* _DESCRIPTION OF THE TASK_
Only the line with "2_1_floorplan: 19600 / 0.412 / 1920 / 6.55" and the lines after it, through the end of the material, belong in the answer; repeat them exactly.
☆ ☆ ☆ ☆ ☆ ☆ ☆
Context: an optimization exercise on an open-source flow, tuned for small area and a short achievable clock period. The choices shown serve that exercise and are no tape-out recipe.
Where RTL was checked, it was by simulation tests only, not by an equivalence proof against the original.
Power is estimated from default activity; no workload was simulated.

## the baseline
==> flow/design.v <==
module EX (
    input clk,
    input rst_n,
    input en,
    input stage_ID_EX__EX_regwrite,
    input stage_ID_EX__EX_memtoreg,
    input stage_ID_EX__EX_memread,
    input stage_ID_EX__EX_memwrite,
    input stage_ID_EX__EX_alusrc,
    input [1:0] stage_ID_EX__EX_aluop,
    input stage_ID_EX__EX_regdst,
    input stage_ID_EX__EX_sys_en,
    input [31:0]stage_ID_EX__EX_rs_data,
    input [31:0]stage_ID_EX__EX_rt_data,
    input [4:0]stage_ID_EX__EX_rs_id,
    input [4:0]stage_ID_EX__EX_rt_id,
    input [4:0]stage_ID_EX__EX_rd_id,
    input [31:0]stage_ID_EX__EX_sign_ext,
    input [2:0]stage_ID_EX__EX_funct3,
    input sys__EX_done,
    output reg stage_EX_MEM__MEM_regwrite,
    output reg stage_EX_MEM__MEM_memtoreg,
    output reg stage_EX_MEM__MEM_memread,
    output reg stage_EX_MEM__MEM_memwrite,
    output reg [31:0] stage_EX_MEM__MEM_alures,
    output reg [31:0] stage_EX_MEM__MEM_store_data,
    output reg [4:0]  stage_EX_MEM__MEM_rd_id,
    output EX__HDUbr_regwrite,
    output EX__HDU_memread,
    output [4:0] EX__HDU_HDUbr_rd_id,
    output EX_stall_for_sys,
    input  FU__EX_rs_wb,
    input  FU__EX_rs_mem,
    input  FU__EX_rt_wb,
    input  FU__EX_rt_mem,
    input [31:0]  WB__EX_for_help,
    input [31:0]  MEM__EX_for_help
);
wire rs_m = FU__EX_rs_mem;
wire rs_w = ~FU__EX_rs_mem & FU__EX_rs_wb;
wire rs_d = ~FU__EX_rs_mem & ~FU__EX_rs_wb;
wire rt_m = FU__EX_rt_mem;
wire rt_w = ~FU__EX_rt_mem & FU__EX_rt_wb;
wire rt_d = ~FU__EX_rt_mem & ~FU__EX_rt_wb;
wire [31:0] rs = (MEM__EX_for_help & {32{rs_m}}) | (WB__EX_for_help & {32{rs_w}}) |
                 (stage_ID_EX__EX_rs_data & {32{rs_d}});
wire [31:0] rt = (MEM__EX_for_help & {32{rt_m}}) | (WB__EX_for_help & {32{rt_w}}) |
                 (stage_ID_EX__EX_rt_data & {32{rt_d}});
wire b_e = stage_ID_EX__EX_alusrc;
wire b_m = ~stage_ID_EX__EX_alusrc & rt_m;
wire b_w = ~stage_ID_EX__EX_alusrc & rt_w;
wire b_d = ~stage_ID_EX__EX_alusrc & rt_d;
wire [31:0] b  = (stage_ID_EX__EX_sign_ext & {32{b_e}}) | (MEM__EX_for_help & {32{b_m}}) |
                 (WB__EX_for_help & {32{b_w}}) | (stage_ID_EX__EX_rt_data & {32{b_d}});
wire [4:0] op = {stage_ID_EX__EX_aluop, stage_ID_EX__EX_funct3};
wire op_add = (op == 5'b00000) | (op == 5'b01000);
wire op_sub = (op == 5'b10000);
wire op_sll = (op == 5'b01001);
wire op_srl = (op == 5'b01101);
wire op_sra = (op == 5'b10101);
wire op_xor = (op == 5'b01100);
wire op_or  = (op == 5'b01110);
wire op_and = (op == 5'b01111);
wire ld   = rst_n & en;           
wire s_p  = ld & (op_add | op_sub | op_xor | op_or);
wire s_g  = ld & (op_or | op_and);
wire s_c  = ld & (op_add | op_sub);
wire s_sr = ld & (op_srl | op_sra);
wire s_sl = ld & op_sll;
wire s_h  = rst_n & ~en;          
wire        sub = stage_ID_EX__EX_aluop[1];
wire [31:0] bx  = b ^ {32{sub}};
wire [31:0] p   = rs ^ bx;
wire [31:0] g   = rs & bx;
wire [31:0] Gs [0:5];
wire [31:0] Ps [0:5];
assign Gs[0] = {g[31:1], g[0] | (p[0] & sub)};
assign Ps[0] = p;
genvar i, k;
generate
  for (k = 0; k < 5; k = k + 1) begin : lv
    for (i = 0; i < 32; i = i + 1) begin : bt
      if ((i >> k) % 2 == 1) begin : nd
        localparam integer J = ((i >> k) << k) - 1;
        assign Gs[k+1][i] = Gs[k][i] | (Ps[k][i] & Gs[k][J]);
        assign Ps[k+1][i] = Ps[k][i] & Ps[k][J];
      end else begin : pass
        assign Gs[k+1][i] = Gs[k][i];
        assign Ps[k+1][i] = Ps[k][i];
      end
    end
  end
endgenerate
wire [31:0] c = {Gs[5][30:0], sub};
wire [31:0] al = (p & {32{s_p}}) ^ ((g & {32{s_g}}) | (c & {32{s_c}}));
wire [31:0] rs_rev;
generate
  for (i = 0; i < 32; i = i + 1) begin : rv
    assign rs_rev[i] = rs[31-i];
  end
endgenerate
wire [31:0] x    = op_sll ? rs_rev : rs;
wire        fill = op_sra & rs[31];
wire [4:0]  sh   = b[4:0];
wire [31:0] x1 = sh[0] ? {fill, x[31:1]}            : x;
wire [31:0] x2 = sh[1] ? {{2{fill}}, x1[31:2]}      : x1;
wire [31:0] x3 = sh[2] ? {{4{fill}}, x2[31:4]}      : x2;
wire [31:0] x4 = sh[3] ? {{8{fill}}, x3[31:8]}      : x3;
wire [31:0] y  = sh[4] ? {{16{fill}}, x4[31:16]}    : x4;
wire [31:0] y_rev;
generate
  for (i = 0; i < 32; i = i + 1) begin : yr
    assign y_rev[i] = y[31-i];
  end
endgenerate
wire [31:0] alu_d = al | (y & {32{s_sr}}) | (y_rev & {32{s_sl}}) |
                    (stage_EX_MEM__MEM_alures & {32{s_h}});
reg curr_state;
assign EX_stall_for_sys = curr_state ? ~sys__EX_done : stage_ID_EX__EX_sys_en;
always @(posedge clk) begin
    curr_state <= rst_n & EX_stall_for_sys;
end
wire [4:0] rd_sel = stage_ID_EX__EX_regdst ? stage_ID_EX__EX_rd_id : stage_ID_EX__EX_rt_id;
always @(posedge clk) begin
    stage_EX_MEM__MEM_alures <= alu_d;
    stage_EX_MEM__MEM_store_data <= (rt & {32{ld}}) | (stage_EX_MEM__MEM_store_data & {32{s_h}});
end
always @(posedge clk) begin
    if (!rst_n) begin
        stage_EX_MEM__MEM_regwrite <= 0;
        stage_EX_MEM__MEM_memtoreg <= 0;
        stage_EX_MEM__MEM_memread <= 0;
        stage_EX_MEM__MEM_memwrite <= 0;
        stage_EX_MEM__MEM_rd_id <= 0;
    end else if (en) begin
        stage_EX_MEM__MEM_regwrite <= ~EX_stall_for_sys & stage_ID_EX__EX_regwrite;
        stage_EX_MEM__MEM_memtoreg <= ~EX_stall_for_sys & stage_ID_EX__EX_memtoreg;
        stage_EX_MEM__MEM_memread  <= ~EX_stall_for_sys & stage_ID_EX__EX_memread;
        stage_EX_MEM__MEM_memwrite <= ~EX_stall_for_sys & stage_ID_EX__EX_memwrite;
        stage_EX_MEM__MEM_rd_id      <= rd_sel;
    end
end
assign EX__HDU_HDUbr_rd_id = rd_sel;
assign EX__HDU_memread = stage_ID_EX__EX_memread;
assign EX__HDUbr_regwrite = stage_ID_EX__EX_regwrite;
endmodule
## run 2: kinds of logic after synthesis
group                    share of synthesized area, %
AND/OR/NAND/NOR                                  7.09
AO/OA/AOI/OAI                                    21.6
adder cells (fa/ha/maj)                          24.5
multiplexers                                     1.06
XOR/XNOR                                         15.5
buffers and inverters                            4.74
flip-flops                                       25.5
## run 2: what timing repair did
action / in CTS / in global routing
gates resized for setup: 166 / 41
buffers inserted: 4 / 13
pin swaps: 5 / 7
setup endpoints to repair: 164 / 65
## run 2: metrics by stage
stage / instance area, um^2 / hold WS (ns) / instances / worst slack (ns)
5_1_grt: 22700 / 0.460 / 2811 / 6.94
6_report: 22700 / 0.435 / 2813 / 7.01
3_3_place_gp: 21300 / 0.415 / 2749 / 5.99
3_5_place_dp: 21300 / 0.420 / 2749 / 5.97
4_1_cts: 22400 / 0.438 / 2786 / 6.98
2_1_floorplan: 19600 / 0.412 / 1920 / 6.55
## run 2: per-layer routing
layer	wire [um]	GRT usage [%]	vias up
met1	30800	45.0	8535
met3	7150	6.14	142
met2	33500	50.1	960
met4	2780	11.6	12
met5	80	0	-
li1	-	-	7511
☆ ☆ ☆ ☆ ☆ ☆ ☆
* _RESULT_
2_1_floorplan: 19600 / 0.412 / 1920 / 6.55
## run 2: per-layer routing
layer	wire [um]	GRT usage [%]	vias up
met1	30800	45.0	8535
met3	7150	6.14	142
met2	33500	50.1	960
met4	2780	11.6	12
met5	80	0	-
li1	-	-	7511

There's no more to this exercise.